Pacific Ocean actually a lake, says Surfer magazine.

Surfer magazine stumbles, again, hours after being called out by Carissa Moore for “dangerous lying”

"Bastion of kook" describes Pacific Ocean as a lake and North Stradbroke Island as being in the Northern Territory.

It ain’t easy being in the cut-and-paste surf aggregating biz as writers for Surfer magazine have found to their peril, shocking readers with multiple missteps and grievous errors. 

(BeachGrit is the pioneer of this labour-lite version of journalism, cleverly transferring acres of text from other sources into our own stories.) 

Following the purchase of Surfer by The Arena Group, a “tech-powered media company…that creates robust digital destinations that delight consumers with powerful journalism” a series of unforgivable errors have turned the once best and oldest surf mag in the world into a “bastion of kook.” 

First, the Emily Morgan phenomenon, Surfer’s Tennessee-based news writer who may, or may not, have been human but who was disappeared nonetheless following accusations she was a bot.

Then, bunny faced Nathan Florence was transmogrified into late middle-aged Nathan Fletcher.

Shock followed when its writers suggested Andy Irons had been killed by his wife. 

And just this morning,

BeachGrit was forced to step in and defend the honour of five-time world champion Carissa Moore who was falsely accused by Surfer of calling for a boycott of the Olympic Games. 

Now, a story about a small shark that had forced swimmers to, briefly, leave the water at North Stradbroke Island in Queensland has been slammed by online sleuths after the magazine made three extraordinary gaffes.

First, the excerpt.

A spokesperson for the local authorities gave this news:

“City of Darwin will work closely with NT Fisheries to investigate the matter and the public will be advised when the lake is reopened. In the meantime, the lake remains closed and is not to be used for any water activities.”

Surfer magazine mistake in story.
Surfer magazine confuses Pacific Ocean for Lake Alexander in the Northern Territory.

Do you see?

Mistake one: “City of Darwin.” The story takes place at North Stradbroke Island, two thousand miles away.

Mistake two: “NT Fisheries”. North Straddie is in Queensland.

Mistake three: “The public will be advised when the lake is reopened.” Cylinders, where the shark was frolicking among swimmers, is in the Pacific Ocean, not a lake.

Further investigation reveals the Surfer writer missed a crucial sentence in the Yahoo story linking the North Stradbroke Island event to another shark scare, this time in Darwin.

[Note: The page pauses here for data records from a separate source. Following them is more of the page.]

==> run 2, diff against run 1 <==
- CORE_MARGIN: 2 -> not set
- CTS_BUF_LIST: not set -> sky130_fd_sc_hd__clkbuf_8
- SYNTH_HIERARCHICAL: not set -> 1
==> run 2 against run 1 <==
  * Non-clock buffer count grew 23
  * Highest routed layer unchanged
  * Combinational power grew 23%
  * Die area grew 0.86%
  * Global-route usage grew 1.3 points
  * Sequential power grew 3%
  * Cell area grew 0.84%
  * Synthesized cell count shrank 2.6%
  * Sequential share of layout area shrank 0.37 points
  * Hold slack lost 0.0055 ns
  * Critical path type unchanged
**src/rtl/sva_stim_pkg.sv**
```systemverilog
// Shared types for the SVA stimulus generator: FSM state encoding and the
// default-width command record queued in the generator FIFO.
package sva_stim_pkg;

    localparam int SEQ_GAP_W = 8;
    localparam int SEQ_REP_W = 8;

    typedef enum logic [1:0] {
        G_IDLE = 2'd0,
        G_GAP  = 2'd1,
        G_HIT  = 2'd2
    } gen_state_t;

    typedef struct packed {
        logic [SEQ_GAP_W-1:0] gap;
        logic [SEQ_REP_W-1:0] rep;
    } seq_cmd_t;

endpackage

```
**src/rtl/sva_cmd_fifo.sv**
```systemverilog
// Show-ahead synchronous command FIFO; the head entry is visible on rd_data
// whenever empty is low so the generator can pop and load in one cycle.
module sva_cmd_fifo
    import sva_stim_pkg::*;
#(
    parameter int  DEPTH  = 4,
    parameter type item_t = seq_cmd_t
) (
    input  logic  gclk,
    input  logic  grst,
    input  logic  push,
    input  logic  pop,
    input  item_t wr_data,
    output item_t rd_data,
    output logic  full,
    output logic  empty
);

    localparam int AW = $clog2(DEPTH);

    item_t       mem [DEPTH];
    logic [AW:0] wr_ptr;
    logic [AW:0] rd_ptr;

    // Extra pointer bit distinguishes full from empty when the indices match.
    assign empty = (wr_ptr == rd_ptr);
    assign full  = (wr_ptr[AW] != rd_ptr[AW]) && (wr_ptr[AW-1:0] == rd_ptr[AW-1:0]);

    always_ff @(posedge gclk or posedge grst) begin
        if (grst) begin
            wr_ptr <= '0;
            rd_ptr <= '0;
        end else begin
            if (push && !full) begin
                wr_ptr <= wr_ptr + (AW+1)'(1);
            end
            if (pop && !empty) begin
                rd_ptr <= rd_ptr + (AW+1)'(1);
            end
        end
    end

    always_ff @(posedge gclk) begin
        if (push && !full) begin
            mem[wr_ptr[AW-1:0]] <= wr_data;
        end
    end

    assign rd_data = mem[rd_ptr[AW-1:0]];

endmodule

```
**src/rtl/sva_seq_gen.sv**
```systemverilog
// Stimulus generator for the SVA property checkers: plays "!a for gap cycles,
// then a" patterns and predicts when and how many checker threads succeed.
//
// state  | meaning
// G_IDLE | nothing executing; pop the FIFO head when one is queued
// G_GAP  | driving a=0, gap_ctr counts the remaining gap cycles
// G_HIT  | driving a=1 for one cycle; repeat, chain next command, or idle
module sva_seq_gen
    import sva_stim_pkg::*;
#(
    parameter int GAP_WIDTH   = 8,
    parameter int REP_WIDTH   = 8,
    parameter int FIFO_DEPTH  = 4,
    parameter int EXP_LATENCY = 1,
    parameter int CNT_WIDTH   = 16
) (
    input  logic                 gclk,
    input  logic                 grst,
    input  logic                 cmd_valid,
    output logic                 cmd_ready,
    input  logic [GAP_WIDTH-1:0] cmd_gap,
    input  logic [REP_WIDTH-1:0] cmd_rep,
    output logic                 a,
    output logic                 busy,
    output logic                 exp_succ,
    output logic [GAP_WIDTH:0]   exp_count,
    output logic [CNT_WIDTH-1:0] seq_cnt
);

    typedef struct packed {
        logic [GAP_WIDTH-1:0] gap;
        logic [REP_WIDTH-1:0] rep;
    } cmd_t;

    cmd_t                 wr_cmd;
    cmd_t                 head;
    logic                 full;
    logic                 empty;
    logic                 pop;

    gen_state_t           state_q;
    gen_state_t           state_d;
    logic [GAP_WIDTH-1:0] gap_ctr;
    logic [GAP_WIDTH-1:0] gap_ctr_d;
    logic [REP_WIDTH-1:0] rep_ctr;
    logic [REP_WIDTH-1:0] rep_ctr_d;
    logic [GAP_WIDTH-1:0] cur_gap;
    logic [GAP_WIDTH-1:0] cur_gap_d;

    logic                 hit;
    logic [GAP_WIDTH:0]   hit_count;

    assign wr_cmd    = '{gap: cmd_gap, rep: cmd_rep};
    assign cmd_ready = !full;

    sva_cmd_fifo #(
        .DEPTH  (FIFO_DEPTH),
        .item_t (cmd_t)
    ) u_fifo (
        .gclk    (gclk),
        .grst    (grst),
        .push    (cmd_valid),
        .pop     (pop),
        .wr_data (wr_cmd),
        .rd_data (head),
        .full    (full),
        .empty   (empty)
    );

    function automatic gen_state_t entry_state(input logic [GAP_WIDTH-1:0] g,
                                               input logic [REP_WIDTH-1:0] r);
        if (r == '0) begin
            return G_IDLE;
        end else if (g == '0) begin
            return G_HIT;
        end
        return G_GAP;
    endfunction

    always_comb begin
        state_d   = state_q;
        gap_ctr_d = gap_ctr;
        rep_ctr_d = rep_ctr;
        cur_gap_d = cur_gap;
        pop       = 1'b0;
        case (state_q)
            G_IDLE: begin
                if (!empty) begin
                    pop       = 1'b1;
                    cur_gap_d = head.gap;
                    gap_ctr_d = head.gap;
                    rep_ctr_d = head.rep;
                    state_d   = entry_state(head.gap, head.rep);
                end
            end
            G_GAP: begin
                if (gap_ctr == GAP_WIDTH'(1)) begin
                    state_d = G_HIT;
                end else begin
                    gap_ctr_d = gap_ctr - GAP_WIDTH'(1);
                end
            end
            G_HIT: begin
                if (rep_ctr != REP_WIDTH'(1)) begin
                    rep_ctr_d = rep_ctr - REP_WIDTH'(1);
                    if (cur_gap != '0) begin
                        gap_ctr_d = cur_gap;
                        state_d   = G_GAP;
                    end
                end else if (!empty) begin
                    // Chain straight into the next command without an idle bubble.
                    pop       = 1'b1;
                    cur_gap_d = head.gap;
                    gap_ctr_d = head.gap;
                    rep_ctr_d = head.rep;
                    state_d   = entry_state(head.gap, head.rep);
                end else begin
                    state_d = G_IDLE;
                end
            end
            default: begin
                state_d = G_IDLE;
            end
        endcase
    end

    always_ff @(posedge gclk or posedge grst) begin
        if (grst) begin
            state_q <= G_IDLE;
            gap_ctr <= '0;
            rep_ctr <= '0;
            cur_gap <= '0;
            a       <= 1'b0;
            seq_cnt <= '0;
        end else begin
            state_q <= state_d;
            gap_ctr <= gap_ctr_d;
            rep_ctr <= rep_ctr_d;
            cur_gap <= cur_gap_d;
            a       <= (state_d == G_HIT);
            if (hit) begin
                seq_cnt <= seq_cnt + CNT_WIDTH'(1);
            end
        end
    end

    assign busy      = (state_q != G_IDLE) || !empty;
    assign hit       = (state_q == G_HIT);
    assign hit_count = {1'b0, cur_gap} + (GAP_WIDTH+1)'(1);

    generate
        if (EXP_LATENCY == 0) begin : g_exp_comb
            assign exp_succ  = hit;
            assign exp_count = hit ? hit_count : '0;
        end else begin : g_exp_pipe
            logic [EXP_LATENCY-1:0] vld_pipe;
            logic [GAP_WIDTH:0]     cnt_pipe [EXP_LATENCY];

            always_ff @(posedge gclk or posedge grst) begin
                if (grst) begin
                    vld_pipe <= '0;
                    for (int i = 0; i < EXP_LATENCY; i++) begin
                        cnt_pipe[i] <= '0;
                    end
                end else begin
                    vld_pipe[0] <= hit;
                    cnt_pipe[0] <= hit ? hit_count : '0;
                    for (int i = 1; i < EXP_LATENCY; i++) begin
                        vld_pipe[i] <= vld_pipe[i-1];
                        cnt_pipe[i] <= cnt_pipe[i-1];
                    end
                end
            end

            assign exp_succ  = vld_pipe[EXP_LATENCY-1];
            assign exp_count = cnt_pipe[EXP_LATENCY-1];
        end
    endgenerate

endmodule

```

Surfer magazine source story from Yahoo.

Meanwhile, the popular Lake Alexander in Darwin was shut yesterday after a member of the public spotted a shark in the depths, NT News reported. A City of Darwin spokesperson said the lake would remain closed as officials scour the swimming spot in search for the animal, which, if found, will be “caught and released back into the ocean”.

“City of Darwin will work closely with NT Fisheries to investigate the matter and the public will be advised when the lake is reopened,” the spokesperson said.